11 thoughts on “slow brain, bursting heart

  1. I jumped straight from college graduation to new motherhood. (Like he was due less than a week after I walked across the stage.) I really really tried to focus on motherhood and have that be my thing for almost a year. It was terrible. I have learned that reading and thinking about ideas is not just a section of my life – it’s a food for my life. It seems to just be how I’m wired.

    Those times when I’m having a hard time completing a train of thought are pretty much always because I’m trying to do too many things at this one moment. When I do that, everything suffers.

    Starting an Endow group was one of the best choices I made. It was a time set aside for talking about big Catholic stuff with other women for two hours every week. And there was no homework! No stressing about getting the reading in and then forgetting the details when meeting time came! It was my reintroduction to being a mom and a nerd in same season of life.

    1. Love the Endow group idea. It reminds me of a funny experience I had a few years back. I started a bible study in our Mothers with Young Children group, and interest was basically nada.
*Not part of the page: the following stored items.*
This design comes from an exercise in tuning for small area, a short achievable clock period and few clock cycles per item on the open sky130 flow, not from production work.
In this exercise RTL edits were held to simulation tests only and were not proved equivalent to the original.

## xr_extend
module xr_extend (
    input  wire         clk,
    input  wire         rst,       
    input  wire         start,
    input  wire [255:0] xr_in,     
    input  wire [255:0] d_in,      
    output wire         ready,
    output reg          done,
    output wire [255:0] xr_out     
);
Size: ~6,300 cells after synthesis, roughly 770 I/O pins, ~49,000 µm² of cells after synthesis.
Settings: LEC_CHECK=0, CAP_MARGIN=20, CORE_MARGIN=2, CORE_UTILIZATION=40, PLACE_DENSITY=0.6, SETUP_SLACK_MARGIN=4.0, SLEW_MARGIN=20; clock period 9.0 ns.
standard.sh (not shown) runs the stock make flow with config.mk's settings and CLKGATE_MAP_FILE= SYNTH_SCRIPT=/design/flow/synth_recipe.tcl, a recipe that flattens the netlist after the stock synthesis.
==> flow/flow/run.sh <==
#!/bin/bash
# The standard layout (the standard.sh) with three changes:
#  - synthesis maps the logic with the ABC script in flow/abc_speed.script
#    (classic delay-driven `map` on a choice network) instead of ORFS's; the
#    rest of synthesis, and so every register, is the standard one;
#  - ports are buffered with the smallest buffer (buf_1);
#  - clock tree synthesis inserts no dummy loads.
set -euo pipefail
here=$PWD
rm -rf "$here/scripts"
cp -r "$FLOW_HOME/scripts" "$here/scripts"
cp "$here/flow/abc_speed.script" "$here/scripts/abc_speed.script"
SCRIPTS_DIR="$here/scripts" bash standard.sh synth > synth.log 2>&1
export BUFFER_PORTS_ARGS="-buffer_cell sky130_fd_sc_hd__buf_1"
export CTS_ARGS="-sink_clustering_enable -repair_clock_nets -dont_use_dummy_load"
bash standard.sh finish > standard.log 2>&1
==> flow/flow/abc_speed.script <==
strash
dch -f
map -D 1000
topo
buffer -p
upsize
dnsize
Testbench counts at the start, summed over its fixed seeds: cycles 24,768, items 192.
==> next run, changes <==
==> flow/run.sh (new file) <==
#!/bin/bash
# synth_recipe.tcl (not shown) runs the flow's synth.tcl, then flattens the netlist and writes it again
# the make line also repeats each setting of config.mk as NAME=value (left out here)
make -C /OpenROAD-flow-scripts/flow DESIGN_CONFIG=/design/flow/config.mk WORK_HOME=/design/flow/orfs CLKGATE_MAP_FILE= SYNTH_SCRIPT=/design/flow/synth_recipe.tcl finish
--- a/flow/config.mk
+++ b/flow/config.mk
@@ -7,2 +7,3 @@
 export LEC_CHECK = 0
+export ABC_CLOCK_PERIOD_IN_PS = 4000
 export CAP_MARGIN = 20
removed: flow/flow/run.sh
removed: flow/flow/abc_speed.script
removed: flow/standard.sh
Effect:
- setup slack got worse by 0.90 ns
- worst hold slack improves by 0.042 ns
- count of clock-buffer cells in the layout climbs by 48
- global-route usage goes down by 0.13 points
- final area goes up by a few percent
- final cell count decreases by a few percent
- area after synthesis is about the same
- die area stays flat

* * *

xr_extend, a different RTL version from the one above (not shown whole).
Size: about 8900 cells after synthesis, about 1400 flip-flops, about 770 I/O pins, about 71000 um^2 of cells after synthesis.
Design xr_extend, start of the top module:
module xr_extend (
    input  wire         clk,
    input  wire         rst,       
    input  wire         start,
    input  wire [255:0] xr_in,     
    input  wire [255:0] d_in,      
    output wire         ready,
    output reg          done,
    output wire [255:0] xr_out     
);
clock: 9.0 ns
lec_check: 0
cap_margin: 20
core_margin: 2
core_utilization: 40
place_density: 0.6
setup_slack_margin: 3.0
slew_margin: 20
==> flow/flow/run.sh <==
#!/bin/bash
# The standard layout (the standard.sh) with three changes:
#  - synthesis maps the logic with the ABC script in flow/abc_speed.script
#    (classic delay-driven `map` on a choice network) instead of ORFS's; the
#    rest of synthesis, and so every register, is the standard one;
#  - ports are buffered with the smallest buffer (buf_1);
#  - clock tree synthesis inserts no dummy loads and builds the tree from
#    clkbuf_4 / clkbuf_8 cells.
set -euo pipefail
here=$PWD
rm -rf "$here/scripts"
cp -r "$FLOW_HOME/scripts" "$here/scripts"
cp "$here/flow/abc_speed.script" "$here/scripts/abc_speed.script"
SCRIPTS_DIR="$here/scripts" bash standard.sh synth > synth.log 2>&1
export BUFFER_PORTS_ARGS="-buffer_cell sky130_fd_sc_hd__buf_1"
export CTS_ARGS="-sink_clustering_enable -repair_clock_nets -dont_use_dummy_load -buf_list {sky130_fd_sc_hd__clkbuf_4 sky130_fd_sc_hd__clkbuf_8}"
bash standard.sh finish > standard.log 2>&1
==> flow/flow/abc_speed.script <==
strash
dch -f
map -D 1000
topo
buffer -p
upsize
dnsize
The first run completed with no timing, DRC or antenna violations.
Testbench counts at the start, summed over its fixed seeds: cycles 12,992, items 192.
On a whim, I changed the name to a “faith-sharing group” and emphasized that there was nothing to prepare ahead of time and no need to worry about not contributing to any deep biblical analysis. All of a sudden there was interest. I found it so interesting, because it was the exact same group and format, but I realized that lots of women felt like I did- mentally tapped out and feeling sort of bad about it. We wound up having lots of lovely, intelligent discussions, but only once we took the pressure off ourselves and each other. It think that is key! Anyway, I’m going to look into Endow, because it sounds fantastic!
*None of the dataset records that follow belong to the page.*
Context: an optimization exercise on an open-source flow, tuned for small area. The choices shown serve that exercise and are no tape-out recipe.
Function was checked by simulation only, so behaviour that the tests miss may differ from the original.
Power figures rest on the tool's default switching activity, not on a simulated workload. The flow treats the clock pin as an ideal source, which a real chip does not have.

`flow/config.mk`:
```
export PLATFORM = sky130hd
export DESIGN_NAME = sinc_dec_channel
export DESIGN_NICKNAME = sinc_dec_channel
export VERILOG_FILES = /design/flow/design.v
export SDC_FILE = /design/flow/constraint.sdc
export NUM_CORES = 4
export LEC_CHECK = 0
export CAP_MARGIN = 20
export CORE_MARGIN = 2
export CORE_UTILIZATION = 60
export SLEW_MARGIN = 20
```
`flow/constraint.sdc`:
```
create_clock -name core_clock -period 10.0 [get_ports {clk}]
set_input_delay 2.0000 -clock core_clock [delete_from_list [all_inputs] [get_ports {clk}]]
set_output_delay 2.0000 -clock core_clock [all_outputs]
set_load 0.01 [all_outputs]
```
This design comes from an exercise in tuning for small area and a short achievable clock period on the open sky130 flow, not from production work.
Function was checked by simulation only, so behaviour that the tests miss may differ from the original.
No activity file was given, so power comes from the tool's default toggle rates.

// til_lane_unit
module til_lane_unit #(
    parameter LANES = 4
) (
    input                    clk,
    input                    rst,
    input                    issue,
    input  [35:0]            instr,
    input  [LANES*18-1:0]    opa,
    input  [LANES*18-1:0]    opb,
    input  [LANES-1:0]       a_end,
    input  [LANES-1:0]       assigned,
    input                    batch_start,
    input                    flag_clr,
    output [LANES-1:0]       wr_en,
    output [LANES*18-1:0]    wr_data,
    output [LANES-1:0]       pred,
    output [LANES*4-1:0]     flags,
    output reg               trap,
    output reg [3:0]         trap_code
);
Size: roughly 13000 cells after synthesis, roughly 92000 um2 of cells after synthesis.
export LEC_CHECK = 0
export ABC_AREA = 1
export CAP_MARGIN = 20
export CORE_MARGIN = 2
export CORE_UTILIZATION = 35
export PLACE_DENSITY = 0.42
export SLEW_MARGIN = 20
export SYNTH_HIERARCHICAL = 1
create_clock -name core_clock -period 18.0 [get_ports {clk}]
standard.sh (not shown) runs the stock make flow with config.mk's settings and CLKGATE_MAP_FILE= SYNTH_SCRIPT=/design/flow/synth_recipe.tcl, a recipe that flattens the netlist after the stock synthesis.
==> flow/flow/run.sh <==
#!/bin/bash
# Layout flow: the standard ORFS flow (standard.sh, standard synthesis
# unchanged) with three changes.
#  - SETUP_SLACK_MARGIN=9: repair_timing is asked for more setup slack than
#    the 18 ns constraint needs, so that it keeps shortening the worst path.
#  - TNS_END_PERCENT=0: it works on the worst endpoint only.
#  - BUFFER_PORTS_ARGS: every input and output port still gets its own
#    buffer, but a buf_2 rather than the default clkdlybuf4s50_1 delay cell.
# make's output goes to flow.log; each ORFS step writes its own log under
# orfs/logs/.
set -euo pipefail
bash standard.sh SETUP_SLACK_MARGIN=9 TNS_END_PERCENT=0 \
    'BUFFER_PORTS_ARGS=-buffer_cell sky130_fd_sc_hd__buf_2' finish > flow.log 2>&1
The first run completed with no timing, DRC or antenna violations.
  2. I feel like we live such parallel lives. It would be so lovely to spend time with you and your kids if I didn’t live 15+ hours away. I do so enjoy reading your blog and hearing about your little corner of the world, especially since my little corner of the world feels so similar. Here’s to three four and under, surprising c-sections followed by healing vbacs, growing little hearts and minds, homeschooling, and mushy brains but full hearts! Be well, friend, and blessings in your final week(s) of pregnancy.
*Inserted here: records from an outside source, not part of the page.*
Context: an optimization exercise on an open-source flow, tuned for small area, a short achievable clock period and few clock cycles per item. The choices shown serve that exercise and are no tape-out recipe. In this exercise RTL edits were held to simulation tests only and were not proved equivalent to the original.

## flow/config.mk

```make
export PLATFORM = sky130hd
export DESIGN_NAME = rs_parity
export DESIGN_NICKNAME = rs_parity
export VERILOG_FILES = /design/flow/design.v
export SDC_FILE = /design/flow/constraint.sdc
export NUM_CORES = 4
export LEC_CHECK = 0
export CAP_MARGIN = 30
export CORE_MARGIN = 2
export CORE_UTILIZATION = 30
export SLEW_MARGIN = 30
```

## flow/constraint.sdc

```tcl
create_clock -name core_clock -period 12.0 [get_ports {clk}]
set_input_delay 2.4000 -clock core_clock [delete_from_list [all_inputs] [get_ports {clk}]]
set_output_delay 2.4000 -clock core_clock [all_outputs]
set_load 0.01 [all_outputs]
```

## flow/design.v

```verilog
module rs_parity (
    input  wire         clk,
    input  wire         rst,         
    input  wire         in_valid,
    output wire         in_ready,
    input  wire [31:0]  in_data,     
    input  wire [4:0]   in_k,        
    input  wire [3:0]   in_m,        
    output reg          out_valid,
    input  wire         out_ready,
    output reg  [255:0] out_data     
);
    function [7:0] gf_mul;
        input [7:0] a;
        input [7:0] b;
        integer i;
        reg [7:0] p;
        reg [7:0] x;
        begin
            p = 8'h00;
            x = a;
            for (i = 0; i < 8; i = i + 1) begin
                if (b[i])
                    p = p ^ x;
                x = {x[6:0], 1'b0} ^ (x[7] ? 8'h1D : 8'h00);
            end
            gf_mul = p;
        end
    endfunction
    function [7:0] gf_inv5;
        input [4:0] a;
        begin
            case (a)
                5'd1:  gf_inv5 = 8'h01;
                5'd2:  gf_inv5 = 8'h8e;
                5'd3:  gf_inv5 = 8'hf4;
                5'd4:  gf_inv5 = 8'h47;
                5'd5:  gf_inv5 = 8'ha7;
                5'd6:  gf_inv5 = 8'h7a;
                5'd7:  gf_inv5 = 8'hba;
                5'd8:  gf_inv5 = 8'had;
                5'd9:  gf_inv5 = 8'h9d;
                5'd10: gf_inv5 = 8'hdd;
                5'd11: gf_inv5 = 8'h98;
                5'd12: gf_inv5 = 8'h3d;
                5'd13: gf_inv5 = 8'haa;
                5'd14: gf_inv5 = 8'h5d;
                5'd15: gf_inv5 = 8'h96;
                5'd16: gf_inv5 = 8'hd8;
                5'd17: gf_inv5 = 8'h72;
                5'd18: gf_inv5 = 8'hc0;
                5'd19: gf_inv5 = 8'h58;
                5'd20: gf_inv5 = 8'he0;
                5'd21: gf_inv5 = 8'h3e;
                5'd22: gf_inv5 = 8'h4c;
                5'd23: gf_inv5 = 8'h66;
                5'd24: gf_inv5 = 8'h90;
                5'd25: gf_inv5 = 8'hde;
                5'd26: gf_inv5 = 8'h55;
                5'd27: gf_inv5 = 8'h80;
                5'd28: gf_inv5 = 8'ha0;
                5'd29: gf_inv5 = 8'h83;
                5'd30: gf_inv5 = 8'h4b;
                5'd31: gf_inv5 = 8'h2a;
                default: gf_inv5 = 8'h00;
            endcase
        end
    endfunction
    reg  [4:0]   beat;       
    reg  [4:0]   k_r;
    reg  [3:0]   m_r;
    reg  [255:0] acc;
    wire         take   = in_valid && in_ready;
    wire         first  = (beat == 5'd0);
    wire [4:0]   cur_k  = first ? in_k : k_r;
    wire [3:0]   cur_m  = first ? in_m : m_r;
    wire         last   = (beat == cur_k - 5'd1);
    wire [4:0]   base   = {1'b0, cur_m} + beat;
    reg  [7:0]   coef [0:7];
    reg  [255:0] acc_next;
    integer q, t;
    always @(*) begin
        for (q = 0; q < 8; q = q + 1)
            coef[q] = (q < cur_m) ? gf_inv5(q[4:0] ^ base) : 8'h00;
        acc_next = first ? 256'd0 : acc;
        for (q = 0; q < 8; q = q + 1)
            for (t = 0; t < 4; t = t + 1)
                acc_next[32*q + 8*t +: 8] = acc_next[32*q + 8*t +: 8]
                                          ^ gf_mul(coef[q], in_data[8*t +: 8]);
    end
    assign in_ready = !out_valid || out_ready;
    always @(posedge clk) begin
        if (rst) begin
            beat      <= 5'd0;
            out_valid <= 1'b0;
        end else begin
            if (out_valid && out_ready)
                out_valid <= 1'b0;
            if (take) begin
                if (first) begin
                    k_r <= in_k;
                    m_r <= in_m;
                end
                if (last) begin
                    beat      <= 5'd0;
                    out_valid <= 1'b1;
                end else begin
                    beat      <= beat + 5'd1;
                end
            end
        end
    end
    always @(posedge clk) begin
        if (take) begin
            if (last)
                out_data <= acc_next;
            else
                acc      <= acc_next;
        end
    end
endmodule
```

## flow/run.sh

```bash
#!/bin/bash
# synth_recipe.tcl (not shown) runs the flow's synth.tcl, then flattens the netlist and writes it again
# the make line also repeats each setting of config.mk as NAME=value (left out here)
make -C /OpenROAD-flow-scripts/flow DESIGN_CONFIG=/design/flow/config.mk WORK_HOME=/design/flow/orfs CLKGATE_MAP_FILE= SYNTH_SCRIPT=/design/flow/synth_recipe.tcl finish
```

==> out/qor.txt <==
TNS Setup: 0 ps
Nets: 6596
Yosys warning total: 2
Crit path max-delay family: simple AND/OR/NAND/NOR gates
DP Wirelength: 166000 µm
Crit start category: primary input
# setup viols final: 0
CTS tree: yes
Top cells by area, synth: edfxtp_1 (29%), xnor2_1 (27%), nand2_1 (15%)
Min Tclk post-route: 9421 ps
Synth top area share: 0.2944
Initial DRC count: 6833
Worst slew margin: 0.2460
Slew of the pin with the lowest slew margin: 1131 ps
Count leader, synth: nand2_1
Final Hold Vio Count: 0
Hold slack: 560.9 ps
Post-CTS Resized: 0
Final Util: 0.3461
Dominant synthesized flop cell: edfxtp_1
Post-synth EDFFs: 521
DR WL met2: 107300 µm
Buf+Inv Stages, Crit Path: 5
Die W: 424.9 µm
Top routing layer in use: met5
Port buffer count: 302
DRC Markers: 0
Final worst slack: 2579 ps
Std-Cell Rows: 154
Pre-CTS WS: 2208 ps
Met3 WL: 28700 µm
Synth Register Bits: 527
Starting Density: 0.3017
Top post-synthesis cells by count: nand2_1 (2119), xnor2_1 (1620), edfxtp_1 (521)
GP Congestion: 1.030
Full die area: 180500 µm²
Status: no timing/DRC/antenna violations
Clock sinks: 527
Arrival time of the worst setup path: 9830 ps
Layout cells sized above 1: 0.07816
Clock latency (worst-skew pair): 730 ps
Clk buf depth: 3
CTS buffer count: 70
Gate Count Post-Synth: 6518
Vias in the first global route: 46990
Post CTS Setup Buffer Count: 0
Max Cap Viol: 0
Root buf cell: clkbuf_16
Area added between synthesis and finish: 14.71%
Hold_buf cts: 0
Remaining Overflow, GRT: 0
Mapped Nets: 6580
H-tree levels: 3
Worst Path Max Fanout: 21
Netlist Area Pre-Place: 53140 µm²
Critical path's most frequent cell: xnor2_1
Via Count: 49540
Share of the yosys chip area belonging to registers: 0.2967
Skew final: 40.83 ps
Crit path cell chain: clkdlybuf4s50_1 -> nand2_1 -> nand2_1 -> ha_1 -> inv_1 -> fa_1 -> buf_4 -> inv_2 -> ha_1 -> nor2_1 -> a21o_1 -> o21ai_0 -> o21ai_0 -> and2_1 -> mux2_2 -> buf_4 -> nand2_1 -> xnor2_1 -> xnor2_1 -> xnor2_1 -> xnor2_1
Distinct cells, synth: 103
Filler cells: 18130
Synth area leader: edfxtp_1
Clock slew at reported path FFs: 60 ps
Endpoint class of the critical path: flop
Via/cell ratio: 5.545
Die Height: 424.9 µm
DR pass1 iterations: 12
Drt wl/cell: 28.24 µm
Core Region: 176100 µm²
Tcrit/Tclk final: 0.7851
RSZ-0062 raised after global routing: false
Fin. max-slew vios: 0
Largest net degree at the start of global routing: 136
Setup CP Type: primary input to flop
Crit-path slowest cell: and2_1
Routed Antenna Nets: 0
Area of the multi-input gates: 35420 µm²
Ports: 303
Post-Syn Area per Cell: 8.153 µm²
Global-route wire length before repair: 353700 µm
Worst min-delay path class: flop to flop
Initial antenna violation count: 18
Highest clock rate: 0.1061 GHz
GRT Total Usage: 0.2705
WL final: 252300 µm
Async SR Flop Fraction: 0
CP required: 12410 ps
Storage cell area: 15770 µm²
Met1 Wirelength: 95540 µm
CP peak stage delay: 950 ps
-- stage by stage --
stage	std cells	area, µm²
2_1_floorplan	6518	53140
3_3_place_gp	8797	58420
3_5_place_dp	8799	58530
4_1_cts	8926	60850
5_1_grt	8929	60940
6_report	8935	60960
-- metal layers --
| layer | global-route usage | vias up |
|---|---|---|
| li1 | - | 21250 |
| met1 | 0.3443 | 23910 |
| met2 | 0.4051 | 3472 |
| met3 | 0.05841 | 892 |
| met4 | 0.1925 | 20 |
| met5 | 0.002646 | - |
-- layout make-up --
class,count,share of cell area
multi-input cells,5422,0.5811
flip-flops and latches,527,0.2586
well taps,2340,0.04803
diodes,6,0.0002463
repair buffers,484,0.07207
clock buffers,73,0.02892
inverters,29,0.001909
clock inverters,54,0.009052
-- logic make-up (layout without fill, tap and decap cells) --
kind of cell / Yosys count / in the layout / synth area share
AO/OA/AOI/OAI: 759 / 759 / 0.09550
XOR/XNOR: 2022 / 2022 / 0.3480
adder cells (fa/ha/maj): 17 / 17 / 0.004144
buffers and inverters: 569 / 640 / 0.04365
flip-flops: 527 / 527 / 0.2967
multiplexers: 91 / 91 / 0.02131
other: 0 / 6 / 0
AND/OR/NAND/NOR: 2533 / 2533 / 0.1907
-- flip-flops by register name, summed over array words and instances, names as in the netlist --
register,count
acc,256
k_r,5
m_r,4
out_valid,1
beat,5
out_data,256
-- tightest hold or removal path: stages (launching register included) --
cell     delay [ps]
dfxtp_1         380
nand2_1          90
a21oi_1          50
-- path summary, 6_finish.rpt --
check / cells after the start / end / start / slack, ps
setup / recovery: 21 / out_data[45]$_DFFE_PP_ / in_m[0] / 2580
hold / removal: 2 / beat[1]$_SDFFE_PP0P_ / beat[1]$_SDFFE_PP0P_ / 560
hold reg to reg: 2 / beat[1]$_SDFFE_PP0P_ / beat[1]$_SDFFE_PP0P_ / 560
setup reg to reg: 18 / out_data[205]$_DFFE_PP_ / beat[1]$_SDFFE_PP0P_ / 3080
-- cell usage in the layout, fill, tap and decap left out, types with 10 or more instances in the layout --
cell / netlist / layout
nand2_1: 2119 / 2119
xnor2_1: 1620 / 1612
edfxtp_1: 521 / 521
xor2_1: 334 / 326
o21ai_0: 280 / 278
clkdlybuf4s50_1: 0 / 270
buf_4: 17 / 182
nor2_1: 155 / 145
a22oi_1: 129 / 129
a21oi_1: 93 / 90
clkbuf_16: 0 / 70
nand3_1: 61 / 61
mux2_2: 41 / 41
xnor3_1: 41 / 41
nand2b_1: 37 / 37
mux2i_1: 35 / 33
and2_1: 30 / 30
o211ai_1: 29 / 29
inv_1: 25 / 24
nor2b_1: 23 / 23
and3_1: 23 / 22
a211oi_1: 23 / 20
nor3_1: 21 / 20
buf_2: 84 / 20
a222oi_1: 19 / 19
xnor2_2: 13 / 18
xor2_2: 12 / 17
or2_2: 17 / 17
ha_1: 16 / 16
a221oi_1: 15 / 15
clkinv_2: 0 / 14
o21ai_1: 11 / 13
nand4_1: 13 / 13
clkinv_1: 1 / 13
o221ai_1: 12 / 12
a31oi_1: 12 / 11
mux4_2: 11 / 11
a21o_1: 10 / 10
o22ai_1: 11 / 10
nor2_2: 3 / 10
Testbench counts, summed over its fixed seeds: cycles 21,248, items 21,240.

==> afterwards: timing with drivers on the ports <==
The flow's constraints put no driver on any port. The routed layout listed below was extracted and timed again, unchanged, in two steps.
Step 1 sets driving cells, clkbuf_16 on the clock port and buf_2 on the other inputs (assumed; they add their load-dependent delay and slew).
Step 2 adds t to the input delays and takes it off the output delays; t is the mean of the earliest and latest rising clock arrival at the registers after step 1. Input paths then give back, and output paths get back, about the clock's delay inside the block.
Three values: no drivers, after step 1, after step 2; two values: the first two.
t (ns): 0.794
setup WS [ns]: 2.579 / 2.642 / 1.848
slew at the worst register clock pin (ns): 0.07 / 0.07
cell pins on the clock port's net: 1
After both steps this run still meets setup and hold. The setup slack of this run moves by +0.063 ns with the drivers and by -0.731 ns with both steps.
    1. I know it! Well, you never know, maybe some day we’ll find ourselves in the same area! In the meantime, its so fun to be able to follow along with your sweet family on FB- my heart totally melted when I saw pics of your sweet little one last week. What a beautiful family you have! Let’s chat homeschooling some time soon- I’d love to hear about your plans!

  3. It’s like reading my own story 🙂
    I remember, after couple of months having my first, we had my brother-in-law for dinner. After meal he suggested to play the memory game “cities” (that’s a Russian game: one says Rome for example and other player must follow up as quick as it gets and think of a city, which starts with E, last letter in Rome). Horrors! I could not follow up, I just couldn’t remember any cities that quick. I bursted into tears and my husband could hardly calm me down, I felt so stupid.
    I used to be the best at that game and Geography in general.

    Now that I am holding my two months old (third baby already) and two others run around like hurricanes, I sure feel frazzled, but as you say beautifully, we’re not only brains but souls too. Thanks for reminding this, I needed to read your post really to overcome my post-intelligence pride 😀
    Be well and healthy. Hope it all goes smooth and easy! Third time usually is really quick and good 🙂

    1. “Post-intelligence pride”! You nailed it! I have a bad case of it myself some days. And I’ve totally started crying because I just CAN’T remember something I know I should. Between a foggy brain and hormones, it’s a recipe for meltdowns!

  4. I feel this, too. I try to notice the ways my mind has become more flexible, doing things I always admired the older mothers around me for: picking up things to put away as I leave the room, constructing a meal out of a mostly bare pantry, rearranging our whole schedule on a dime when naps take an unexpected turn. It’s not memorizing chunks of Paradise Lost, but it’s not nothing. (And I’m really good at reading while nursing!)